### RECORDS FOR THE TASK
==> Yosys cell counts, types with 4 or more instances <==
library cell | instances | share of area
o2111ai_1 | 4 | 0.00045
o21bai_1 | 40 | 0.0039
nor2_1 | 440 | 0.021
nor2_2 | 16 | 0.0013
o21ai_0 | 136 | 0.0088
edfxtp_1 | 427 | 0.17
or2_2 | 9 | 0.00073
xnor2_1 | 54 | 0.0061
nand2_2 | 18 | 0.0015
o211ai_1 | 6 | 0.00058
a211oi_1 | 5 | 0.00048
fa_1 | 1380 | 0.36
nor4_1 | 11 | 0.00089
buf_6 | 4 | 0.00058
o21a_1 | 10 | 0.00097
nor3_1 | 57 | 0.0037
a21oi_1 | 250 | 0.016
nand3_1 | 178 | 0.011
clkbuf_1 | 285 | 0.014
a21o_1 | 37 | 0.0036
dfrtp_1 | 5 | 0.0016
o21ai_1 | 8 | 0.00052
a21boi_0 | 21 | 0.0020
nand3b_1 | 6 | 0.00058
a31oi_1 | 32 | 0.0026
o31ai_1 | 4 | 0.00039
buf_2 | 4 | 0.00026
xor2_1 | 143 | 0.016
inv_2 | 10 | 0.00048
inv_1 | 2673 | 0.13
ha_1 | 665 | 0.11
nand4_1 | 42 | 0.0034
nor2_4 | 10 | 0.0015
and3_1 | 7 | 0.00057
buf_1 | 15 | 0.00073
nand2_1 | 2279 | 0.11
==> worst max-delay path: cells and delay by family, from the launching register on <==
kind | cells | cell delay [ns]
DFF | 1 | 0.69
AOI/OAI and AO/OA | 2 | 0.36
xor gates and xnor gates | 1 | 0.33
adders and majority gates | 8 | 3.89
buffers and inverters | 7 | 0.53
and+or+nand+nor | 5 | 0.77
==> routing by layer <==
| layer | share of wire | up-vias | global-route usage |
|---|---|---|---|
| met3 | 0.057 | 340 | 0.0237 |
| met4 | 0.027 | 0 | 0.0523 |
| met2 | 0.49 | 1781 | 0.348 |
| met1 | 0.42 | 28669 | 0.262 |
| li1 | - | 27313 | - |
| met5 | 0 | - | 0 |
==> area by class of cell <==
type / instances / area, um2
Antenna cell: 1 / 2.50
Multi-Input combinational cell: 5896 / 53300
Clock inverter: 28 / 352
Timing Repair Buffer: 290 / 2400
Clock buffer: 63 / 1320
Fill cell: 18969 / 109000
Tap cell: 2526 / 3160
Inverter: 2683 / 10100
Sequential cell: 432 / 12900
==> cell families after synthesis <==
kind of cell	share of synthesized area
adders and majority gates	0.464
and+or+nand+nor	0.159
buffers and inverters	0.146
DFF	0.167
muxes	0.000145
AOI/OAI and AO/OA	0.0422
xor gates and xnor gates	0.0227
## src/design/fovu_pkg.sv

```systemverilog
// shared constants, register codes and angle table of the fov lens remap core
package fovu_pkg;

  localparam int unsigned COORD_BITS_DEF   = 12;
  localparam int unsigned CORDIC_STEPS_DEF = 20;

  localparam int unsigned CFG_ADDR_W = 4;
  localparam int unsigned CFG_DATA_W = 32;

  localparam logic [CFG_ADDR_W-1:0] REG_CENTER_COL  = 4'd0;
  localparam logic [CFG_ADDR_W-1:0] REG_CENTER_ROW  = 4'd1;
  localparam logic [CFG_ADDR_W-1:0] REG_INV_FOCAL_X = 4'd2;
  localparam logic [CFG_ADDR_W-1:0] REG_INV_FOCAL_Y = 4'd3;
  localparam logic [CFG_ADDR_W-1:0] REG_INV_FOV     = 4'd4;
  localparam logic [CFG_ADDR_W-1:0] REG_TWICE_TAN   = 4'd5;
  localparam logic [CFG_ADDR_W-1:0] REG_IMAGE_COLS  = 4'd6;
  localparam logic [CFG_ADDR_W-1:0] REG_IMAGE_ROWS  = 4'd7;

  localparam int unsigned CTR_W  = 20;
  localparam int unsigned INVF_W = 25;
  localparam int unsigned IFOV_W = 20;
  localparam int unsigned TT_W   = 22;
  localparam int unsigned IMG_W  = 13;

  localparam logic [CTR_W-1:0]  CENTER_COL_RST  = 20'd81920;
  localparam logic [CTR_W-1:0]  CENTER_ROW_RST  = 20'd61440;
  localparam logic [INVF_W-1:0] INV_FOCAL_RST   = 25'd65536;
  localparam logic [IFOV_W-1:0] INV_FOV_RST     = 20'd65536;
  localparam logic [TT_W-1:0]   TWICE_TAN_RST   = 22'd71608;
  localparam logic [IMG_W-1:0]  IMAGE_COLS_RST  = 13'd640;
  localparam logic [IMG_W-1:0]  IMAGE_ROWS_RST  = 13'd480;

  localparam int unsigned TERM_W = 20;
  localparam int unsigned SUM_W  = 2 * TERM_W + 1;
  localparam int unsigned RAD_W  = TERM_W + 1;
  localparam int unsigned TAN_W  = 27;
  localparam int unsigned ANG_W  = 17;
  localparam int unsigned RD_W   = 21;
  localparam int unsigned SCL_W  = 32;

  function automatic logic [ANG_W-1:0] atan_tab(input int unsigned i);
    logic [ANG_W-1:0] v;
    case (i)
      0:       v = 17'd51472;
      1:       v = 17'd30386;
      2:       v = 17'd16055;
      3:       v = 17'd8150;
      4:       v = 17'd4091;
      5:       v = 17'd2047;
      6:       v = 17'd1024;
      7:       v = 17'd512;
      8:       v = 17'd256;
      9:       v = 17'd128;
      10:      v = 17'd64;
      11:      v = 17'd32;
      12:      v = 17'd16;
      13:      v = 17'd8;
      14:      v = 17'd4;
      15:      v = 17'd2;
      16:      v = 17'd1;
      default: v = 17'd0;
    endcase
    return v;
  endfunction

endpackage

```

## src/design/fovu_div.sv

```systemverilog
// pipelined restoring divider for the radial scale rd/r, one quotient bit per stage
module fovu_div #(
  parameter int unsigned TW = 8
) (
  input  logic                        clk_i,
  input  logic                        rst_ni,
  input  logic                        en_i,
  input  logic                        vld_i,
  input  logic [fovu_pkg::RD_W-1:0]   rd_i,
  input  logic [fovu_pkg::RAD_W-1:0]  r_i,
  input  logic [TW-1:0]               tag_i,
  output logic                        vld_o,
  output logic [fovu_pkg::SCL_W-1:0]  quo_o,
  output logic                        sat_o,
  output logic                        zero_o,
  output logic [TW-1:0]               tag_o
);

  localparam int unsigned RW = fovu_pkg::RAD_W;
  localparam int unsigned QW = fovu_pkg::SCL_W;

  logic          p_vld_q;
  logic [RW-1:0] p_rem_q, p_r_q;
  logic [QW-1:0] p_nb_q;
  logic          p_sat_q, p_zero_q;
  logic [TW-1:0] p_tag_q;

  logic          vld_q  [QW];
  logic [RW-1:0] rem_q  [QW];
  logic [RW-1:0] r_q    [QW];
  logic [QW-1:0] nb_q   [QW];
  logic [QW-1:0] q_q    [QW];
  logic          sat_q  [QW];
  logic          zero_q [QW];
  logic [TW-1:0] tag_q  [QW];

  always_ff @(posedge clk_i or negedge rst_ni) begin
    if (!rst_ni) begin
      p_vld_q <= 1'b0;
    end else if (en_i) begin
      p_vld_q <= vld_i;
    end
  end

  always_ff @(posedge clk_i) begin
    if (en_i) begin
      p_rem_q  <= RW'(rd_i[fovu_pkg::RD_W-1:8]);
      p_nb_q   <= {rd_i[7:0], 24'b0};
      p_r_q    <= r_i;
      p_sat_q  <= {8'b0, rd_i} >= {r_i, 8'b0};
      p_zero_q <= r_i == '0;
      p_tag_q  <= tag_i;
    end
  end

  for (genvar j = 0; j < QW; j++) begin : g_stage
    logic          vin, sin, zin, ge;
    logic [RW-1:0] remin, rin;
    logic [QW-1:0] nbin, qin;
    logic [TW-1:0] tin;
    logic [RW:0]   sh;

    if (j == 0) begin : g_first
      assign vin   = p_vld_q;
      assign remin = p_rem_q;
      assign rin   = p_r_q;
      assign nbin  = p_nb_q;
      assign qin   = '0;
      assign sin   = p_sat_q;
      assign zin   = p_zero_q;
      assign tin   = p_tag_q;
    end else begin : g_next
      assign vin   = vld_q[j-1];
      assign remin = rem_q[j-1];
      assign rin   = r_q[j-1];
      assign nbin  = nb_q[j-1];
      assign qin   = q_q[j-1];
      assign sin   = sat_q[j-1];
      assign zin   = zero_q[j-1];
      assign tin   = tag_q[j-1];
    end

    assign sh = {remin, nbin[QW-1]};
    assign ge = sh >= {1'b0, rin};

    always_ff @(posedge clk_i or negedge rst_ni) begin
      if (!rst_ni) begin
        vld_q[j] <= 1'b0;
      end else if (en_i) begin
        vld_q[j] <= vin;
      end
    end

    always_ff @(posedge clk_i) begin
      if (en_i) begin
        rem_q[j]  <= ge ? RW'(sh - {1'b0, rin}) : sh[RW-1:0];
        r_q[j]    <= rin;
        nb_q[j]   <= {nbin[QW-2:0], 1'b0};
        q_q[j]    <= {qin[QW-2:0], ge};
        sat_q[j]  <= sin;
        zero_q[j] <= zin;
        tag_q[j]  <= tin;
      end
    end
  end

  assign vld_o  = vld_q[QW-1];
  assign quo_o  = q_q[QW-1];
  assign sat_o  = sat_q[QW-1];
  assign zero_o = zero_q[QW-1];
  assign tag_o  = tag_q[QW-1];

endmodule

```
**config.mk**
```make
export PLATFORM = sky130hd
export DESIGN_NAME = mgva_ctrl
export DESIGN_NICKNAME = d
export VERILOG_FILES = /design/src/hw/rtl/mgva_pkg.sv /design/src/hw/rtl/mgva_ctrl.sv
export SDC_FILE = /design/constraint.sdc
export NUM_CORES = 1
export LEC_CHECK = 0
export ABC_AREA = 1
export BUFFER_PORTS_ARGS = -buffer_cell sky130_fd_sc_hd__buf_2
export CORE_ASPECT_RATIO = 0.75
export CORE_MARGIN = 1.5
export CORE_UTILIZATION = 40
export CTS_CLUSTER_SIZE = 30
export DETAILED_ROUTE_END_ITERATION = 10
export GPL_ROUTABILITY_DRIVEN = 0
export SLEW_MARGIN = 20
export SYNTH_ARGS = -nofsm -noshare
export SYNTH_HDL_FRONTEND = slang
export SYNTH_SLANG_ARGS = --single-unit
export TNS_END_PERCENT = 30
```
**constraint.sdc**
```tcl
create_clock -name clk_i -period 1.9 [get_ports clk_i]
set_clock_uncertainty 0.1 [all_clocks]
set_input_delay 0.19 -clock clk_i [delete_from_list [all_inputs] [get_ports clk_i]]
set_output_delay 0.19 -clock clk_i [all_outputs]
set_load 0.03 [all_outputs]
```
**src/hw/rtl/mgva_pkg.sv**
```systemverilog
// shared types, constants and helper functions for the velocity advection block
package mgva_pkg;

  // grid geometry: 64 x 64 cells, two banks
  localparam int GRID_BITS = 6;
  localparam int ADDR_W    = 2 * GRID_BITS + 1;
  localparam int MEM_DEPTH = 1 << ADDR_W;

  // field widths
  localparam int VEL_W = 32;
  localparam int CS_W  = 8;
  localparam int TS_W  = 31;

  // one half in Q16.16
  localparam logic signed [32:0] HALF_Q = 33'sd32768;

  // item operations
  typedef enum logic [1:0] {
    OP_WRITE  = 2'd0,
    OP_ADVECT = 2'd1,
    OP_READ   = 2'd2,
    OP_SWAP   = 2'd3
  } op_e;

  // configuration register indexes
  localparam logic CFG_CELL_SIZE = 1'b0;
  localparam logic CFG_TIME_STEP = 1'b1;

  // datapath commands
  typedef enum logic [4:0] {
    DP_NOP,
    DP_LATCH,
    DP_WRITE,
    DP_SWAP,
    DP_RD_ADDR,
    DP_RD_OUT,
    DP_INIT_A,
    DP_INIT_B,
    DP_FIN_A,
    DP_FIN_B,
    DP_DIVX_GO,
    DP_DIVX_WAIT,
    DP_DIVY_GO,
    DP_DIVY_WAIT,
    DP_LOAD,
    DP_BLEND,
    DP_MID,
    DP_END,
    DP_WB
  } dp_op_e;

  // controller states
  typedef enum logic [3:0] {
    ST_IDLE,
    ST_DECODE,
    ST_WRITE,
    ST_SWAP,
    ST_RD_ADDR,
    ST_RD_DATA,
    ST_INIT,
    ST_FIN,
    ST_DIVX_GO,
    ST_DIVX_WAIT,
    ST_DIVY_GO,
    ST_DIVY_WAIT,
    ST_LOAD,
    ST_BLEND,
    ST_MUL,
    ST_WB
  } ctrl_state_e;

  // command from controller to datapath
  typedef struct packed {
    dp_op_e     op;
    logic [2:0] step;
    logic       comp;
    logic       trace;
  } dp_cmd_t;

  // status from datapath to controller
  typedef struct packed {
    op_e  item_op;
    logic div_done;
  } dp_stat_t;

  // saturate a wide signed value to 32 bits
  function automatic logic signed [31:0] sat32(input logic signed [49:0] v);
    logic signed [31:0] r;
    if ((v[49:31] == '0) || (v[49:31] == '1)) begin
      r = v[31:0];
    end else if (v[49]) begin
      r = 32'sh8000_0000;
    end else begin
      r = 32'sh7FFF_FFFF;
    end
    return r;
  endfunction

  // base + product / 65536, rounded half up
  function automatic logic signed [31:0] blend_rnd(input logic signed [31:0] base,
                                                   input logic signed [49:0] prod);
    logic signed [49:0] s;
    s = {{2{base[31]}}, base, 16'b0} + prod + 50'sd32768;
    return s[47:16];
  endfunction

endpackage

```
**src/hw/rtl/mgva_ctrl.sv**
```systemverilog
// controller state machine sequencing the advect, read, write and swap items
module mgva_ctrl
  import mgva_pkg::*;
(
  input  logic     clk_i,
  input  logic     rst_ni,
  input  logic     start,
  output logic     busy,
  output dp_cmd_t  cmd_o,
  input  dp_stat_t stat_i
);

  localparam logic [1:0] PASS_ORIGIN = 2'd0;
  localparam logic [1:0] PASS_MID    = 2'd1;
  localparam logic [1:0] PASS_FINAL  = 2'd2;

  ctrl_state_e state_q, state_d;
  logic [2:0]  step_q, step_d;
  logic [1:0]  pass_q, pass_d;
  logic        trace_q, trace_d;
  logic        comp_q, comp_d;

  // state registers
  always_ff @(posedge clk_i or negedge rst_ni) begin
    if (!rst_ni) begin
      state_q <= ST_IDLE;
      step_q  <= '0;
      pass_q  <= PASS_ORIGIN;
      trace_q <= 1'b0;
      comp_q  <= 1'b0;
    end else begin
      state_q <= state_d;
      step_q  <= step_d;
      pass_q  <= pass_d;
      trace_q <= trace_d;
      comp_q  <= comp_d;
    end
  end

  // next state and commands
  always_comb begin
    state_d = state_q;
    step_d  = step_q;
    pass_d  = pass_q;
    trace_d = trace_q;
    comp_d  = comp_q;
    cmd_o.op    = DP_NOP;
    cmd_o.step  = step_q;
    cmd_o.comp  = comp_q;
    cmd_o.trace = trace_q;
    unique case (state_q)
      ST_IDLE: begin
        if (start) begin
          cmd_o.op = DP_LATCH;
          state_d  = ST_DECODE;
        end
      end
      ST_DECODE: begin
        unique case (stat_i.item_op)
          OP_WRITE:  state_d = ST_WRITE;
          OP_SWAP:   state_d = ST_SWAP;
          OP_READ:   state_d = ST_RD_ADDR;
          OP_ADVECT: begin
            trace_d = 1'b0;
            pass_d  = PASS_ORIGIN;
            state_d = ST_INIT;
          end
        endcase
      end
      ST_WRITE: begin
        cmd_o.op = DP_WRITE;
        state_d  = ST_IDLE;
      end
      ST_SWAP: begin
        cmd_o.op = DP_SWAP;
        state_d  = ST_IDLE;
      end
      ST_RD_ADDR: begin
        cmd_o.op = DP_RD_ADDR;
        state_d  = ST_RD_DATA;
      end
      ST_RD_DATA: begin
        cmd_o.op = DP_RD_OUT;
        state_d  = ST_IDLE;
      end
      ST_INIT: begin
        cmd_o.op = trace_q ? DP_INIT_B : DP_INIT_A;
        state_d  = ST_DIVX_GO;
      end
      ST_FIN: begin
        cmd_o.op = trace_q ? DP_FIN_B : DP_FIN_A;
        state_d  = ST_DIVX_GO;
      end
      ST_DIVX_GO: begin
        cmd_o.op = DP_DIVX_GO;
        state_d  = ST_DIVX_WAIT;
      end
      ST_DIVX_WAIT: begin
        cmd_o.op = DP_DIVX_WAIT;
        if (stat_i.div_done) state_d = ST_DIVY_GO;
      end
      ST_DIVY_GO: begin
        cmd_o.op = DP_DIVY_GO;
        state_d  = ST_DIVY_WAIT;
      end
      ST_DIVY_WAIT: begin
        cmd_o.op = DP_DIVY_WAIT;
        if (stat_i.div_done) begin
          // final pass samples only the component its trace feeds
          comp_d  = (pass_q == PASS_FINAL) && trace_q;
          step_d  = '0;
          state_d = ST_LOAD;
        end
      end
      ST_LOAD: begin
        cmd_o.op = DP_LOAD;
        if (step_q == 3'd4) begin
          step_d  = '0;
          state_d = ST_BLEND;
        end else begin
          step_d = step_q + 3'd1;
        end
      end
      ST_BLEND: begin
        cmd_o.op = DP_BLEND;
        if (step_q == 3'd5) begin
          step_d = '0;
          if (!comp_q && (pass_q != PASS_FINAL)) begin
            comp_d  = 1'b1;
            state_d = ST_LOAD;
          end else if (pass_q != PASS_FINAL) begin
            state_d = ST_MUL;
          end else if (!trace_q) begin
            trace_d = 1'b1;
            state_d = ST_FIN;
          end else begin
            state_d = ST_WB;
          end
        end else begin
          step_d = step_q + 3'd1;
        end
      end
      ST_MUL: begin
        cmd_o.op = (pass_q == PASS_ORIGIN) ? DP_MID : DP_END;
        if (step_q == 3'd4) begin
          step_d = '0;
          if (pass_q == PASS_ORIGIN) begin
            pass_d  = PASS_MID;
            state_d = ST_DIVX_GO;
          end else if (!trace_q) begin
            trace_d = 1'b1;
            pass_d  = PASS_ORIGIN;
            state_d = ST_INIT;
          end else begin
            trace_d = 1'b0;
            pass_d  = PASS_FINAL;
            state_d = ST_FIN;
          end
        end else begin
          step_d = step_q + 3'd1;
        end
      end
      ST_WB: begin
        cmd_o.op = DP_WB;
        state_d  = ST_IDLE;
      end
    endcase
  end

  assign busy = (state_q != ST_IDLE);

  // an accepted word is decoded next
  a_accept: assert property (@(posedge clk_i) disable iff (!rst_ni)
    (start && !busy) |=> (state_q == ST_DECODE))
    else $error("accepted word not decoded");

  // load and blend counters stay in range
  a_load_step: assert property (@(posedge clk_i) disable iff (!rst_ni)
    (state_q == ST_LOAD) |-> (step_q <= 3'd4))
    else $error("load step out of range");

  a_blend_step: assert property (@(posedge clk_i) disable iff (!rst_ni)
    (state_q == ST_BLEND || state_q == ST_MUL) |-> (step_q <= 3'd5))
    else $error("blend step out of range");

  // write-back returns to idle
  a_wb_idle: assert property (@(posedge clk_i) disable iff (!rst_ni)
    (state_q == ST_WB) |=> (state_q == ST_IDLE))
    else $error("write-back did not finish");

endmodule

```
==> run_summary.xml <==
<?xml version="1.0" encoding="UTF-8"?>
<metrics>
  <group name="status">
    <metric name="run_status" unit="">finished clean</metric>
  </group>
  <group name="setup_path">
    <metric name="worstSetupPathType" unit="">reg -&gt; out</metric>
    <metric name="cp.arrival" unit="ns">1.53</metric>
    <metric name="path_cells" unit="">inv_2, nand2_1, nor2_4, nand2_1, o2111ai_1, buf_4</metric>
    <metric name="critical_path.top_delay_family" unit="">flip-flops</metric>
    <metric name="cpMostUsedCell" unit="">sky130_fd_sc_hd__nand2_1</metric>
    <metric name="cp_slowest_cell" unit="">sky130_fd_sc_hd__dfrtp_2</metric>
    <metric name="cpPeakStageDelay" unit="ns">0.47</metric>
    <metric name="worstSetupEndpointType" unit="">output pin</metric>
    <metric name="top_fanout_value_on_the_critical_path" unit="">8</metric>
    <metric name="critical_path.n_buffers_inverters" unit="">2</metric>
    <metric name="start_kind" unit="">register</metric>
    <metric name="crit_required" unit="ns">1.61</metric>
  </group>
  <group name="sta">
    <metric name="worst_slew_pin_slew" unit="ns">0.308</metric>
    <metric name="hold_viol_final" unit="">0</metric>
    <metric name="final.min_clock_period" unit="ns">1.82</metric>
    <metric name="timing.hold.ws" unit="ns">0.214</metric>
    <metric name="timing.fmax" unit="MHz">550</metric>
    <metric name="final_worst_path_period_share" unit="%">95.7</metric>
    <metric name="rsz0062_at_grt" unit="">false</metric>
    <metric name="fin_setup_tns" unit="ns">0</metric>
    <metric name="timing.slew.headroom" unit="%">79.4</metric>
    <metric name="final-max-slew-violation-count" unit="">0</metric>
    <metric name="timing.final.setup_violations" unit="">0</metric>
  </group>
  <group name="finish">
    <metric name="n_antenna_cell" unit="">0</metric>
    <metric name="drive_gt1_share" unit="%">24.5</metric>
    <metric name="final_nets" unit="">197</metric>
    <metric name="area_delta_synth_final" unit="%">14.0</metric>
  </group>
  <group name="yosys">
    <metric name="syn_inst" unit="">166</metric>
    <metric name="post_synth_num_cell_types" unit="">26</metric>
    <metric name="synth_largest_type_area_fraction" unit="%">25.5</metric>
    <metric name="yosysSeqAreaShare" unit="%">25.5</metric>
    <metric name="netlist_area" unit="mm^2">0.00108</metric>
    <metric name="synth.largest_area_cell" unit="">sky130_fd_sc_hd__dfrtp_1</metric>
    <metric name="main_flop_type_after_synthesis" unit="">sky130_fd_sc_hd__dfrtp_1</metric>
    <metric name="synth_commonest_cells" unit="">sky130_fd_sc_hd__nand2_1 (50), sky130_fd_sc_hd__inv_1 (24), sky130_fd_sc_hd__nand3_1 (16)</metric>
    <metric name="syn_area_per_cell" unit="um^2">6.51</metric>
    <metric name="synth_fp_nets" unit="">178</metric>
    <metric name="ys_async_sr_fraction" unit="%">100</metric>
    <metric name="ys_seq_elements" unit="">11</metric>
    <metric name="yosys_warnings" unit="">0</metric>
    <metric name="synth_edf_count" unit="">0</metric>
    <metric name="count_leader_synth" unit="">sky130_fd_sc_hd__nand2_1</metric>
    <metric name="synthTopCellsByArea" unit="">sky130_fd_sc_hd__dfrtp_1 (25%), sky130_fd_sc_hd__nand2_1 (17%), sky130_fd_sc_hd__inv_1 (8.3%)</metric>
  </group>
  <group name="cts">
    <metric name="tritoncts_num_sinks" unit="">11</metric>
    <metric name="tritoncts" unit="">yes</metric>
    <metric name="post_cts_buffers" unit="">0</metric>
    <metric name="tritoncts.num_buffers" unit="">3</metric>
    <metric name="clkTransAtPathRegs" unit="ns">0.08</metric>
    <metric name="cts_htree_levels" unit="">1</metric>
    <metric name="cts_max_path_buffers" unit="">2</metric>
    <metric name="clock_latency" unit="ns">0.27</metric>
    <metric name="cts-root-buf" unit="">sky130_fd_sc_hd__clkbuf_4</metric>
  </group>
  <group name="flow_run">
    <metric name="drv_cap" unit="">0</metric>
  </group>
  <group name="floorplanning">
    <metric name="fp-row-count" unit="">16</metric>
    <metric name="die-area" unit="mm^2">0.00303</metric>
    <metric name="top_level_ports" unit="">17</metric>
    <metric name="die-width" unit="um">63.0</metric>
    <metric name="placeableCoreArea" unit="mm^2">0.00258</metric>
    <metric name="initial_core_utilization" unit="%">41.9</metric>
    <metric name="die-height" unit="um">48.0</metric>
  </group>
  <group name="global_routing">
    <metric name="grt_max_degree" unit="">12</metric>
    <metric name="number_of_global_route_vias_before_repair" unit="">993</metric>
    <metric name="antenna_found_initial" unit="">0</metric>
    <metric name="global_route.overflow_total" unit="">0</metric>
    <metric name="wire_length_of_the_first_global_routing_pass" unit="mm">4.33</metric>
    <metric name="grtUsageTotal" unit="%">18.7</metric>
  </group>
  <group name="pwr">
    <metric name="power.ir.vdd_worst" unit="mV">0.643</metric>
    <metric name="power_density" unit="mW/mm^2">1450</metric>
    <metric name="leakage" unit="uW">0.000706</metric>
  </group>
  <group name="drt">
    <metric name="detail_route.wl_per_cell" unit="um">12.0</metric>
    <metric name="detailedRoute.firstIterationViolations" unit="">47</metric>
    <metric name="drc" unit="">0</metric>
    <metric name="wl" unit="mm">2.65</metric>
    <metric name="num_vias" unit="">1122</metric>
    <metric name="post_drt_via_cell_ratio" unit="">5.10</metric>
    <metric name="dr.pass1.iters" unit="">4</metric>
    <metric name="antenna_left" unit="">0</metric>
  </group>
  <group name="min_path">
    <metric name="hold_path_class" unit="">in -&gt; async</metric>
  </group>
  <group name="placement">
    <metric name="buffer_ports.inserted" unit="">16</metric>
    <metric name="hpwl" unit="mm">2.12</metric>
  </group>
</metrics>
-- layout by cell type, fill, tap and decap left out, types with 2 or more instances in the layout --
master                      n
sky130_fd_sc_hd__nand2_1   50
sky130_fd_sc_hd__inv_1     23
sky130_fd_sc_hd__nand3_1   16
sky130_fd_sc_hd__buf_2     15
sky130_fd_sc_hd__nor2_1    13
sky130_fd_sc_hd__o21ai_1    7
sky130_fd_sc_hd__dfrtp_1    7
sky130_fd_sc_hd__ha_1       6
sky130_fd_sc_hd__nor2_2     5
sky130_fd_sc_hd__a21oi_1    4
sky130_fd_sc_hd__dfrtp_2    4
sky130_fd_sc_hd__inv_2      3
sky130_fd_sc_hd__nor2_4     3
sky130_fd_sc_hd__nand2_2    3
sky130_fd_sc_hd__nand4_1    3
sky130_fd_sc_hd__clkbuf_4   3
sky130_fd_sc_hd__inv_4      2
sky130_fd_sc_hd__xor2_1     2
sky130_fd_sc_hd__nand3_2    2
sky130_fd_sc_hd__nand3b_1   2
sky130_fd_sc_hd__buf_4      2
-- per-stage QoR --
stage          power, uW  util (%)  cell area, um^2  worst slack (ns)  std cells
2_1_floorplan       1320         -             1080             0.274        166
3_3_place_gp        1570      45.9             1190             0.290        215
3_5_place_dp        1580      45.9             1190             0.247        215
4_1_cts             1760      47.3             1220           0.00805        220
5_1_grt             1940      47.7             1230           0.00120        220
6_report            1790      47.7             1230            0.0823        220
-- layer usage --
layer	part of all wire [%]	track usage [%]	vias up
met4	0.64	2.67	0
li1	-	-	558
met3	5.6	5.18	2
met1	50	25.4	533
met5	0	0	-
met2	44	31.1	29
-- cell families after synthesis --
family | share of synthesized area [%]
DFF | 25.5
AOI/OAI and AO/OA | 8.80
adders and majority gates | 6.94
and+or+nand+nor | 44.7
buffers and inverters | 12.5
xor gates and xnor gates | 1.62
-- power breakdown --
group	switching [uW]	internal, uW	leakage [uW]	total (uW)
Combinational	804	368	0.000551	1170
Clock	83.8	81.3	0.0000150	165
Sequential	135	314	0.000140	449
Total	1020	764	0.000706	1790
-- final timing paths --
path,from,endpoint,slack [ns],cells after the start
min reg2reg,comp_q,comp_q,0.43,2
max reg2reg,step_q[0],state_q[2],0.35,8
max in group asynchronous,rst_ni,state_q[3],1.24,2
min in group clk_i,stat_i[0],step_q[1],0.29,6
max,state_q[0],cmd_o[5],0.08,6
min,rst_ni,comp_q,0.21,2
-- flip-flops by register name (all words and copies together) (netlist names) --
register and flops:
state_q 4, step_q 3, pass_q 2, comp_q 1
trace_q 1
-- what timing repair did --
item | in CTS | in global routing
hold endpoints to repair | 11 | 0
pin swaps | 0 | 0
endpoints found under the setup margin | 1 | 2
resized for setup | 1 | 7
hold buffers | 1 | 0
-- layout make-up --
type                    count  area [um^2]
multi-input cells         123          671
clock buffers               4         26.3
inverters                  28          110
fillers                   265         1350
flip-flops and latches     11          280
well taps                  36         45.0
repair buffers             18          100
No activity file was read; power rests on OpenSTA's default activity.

### WORK INSTRUCTION
The answer must be a single number: how many lines in the data above contain the string "synthesized".

### ANSWER SPACE
2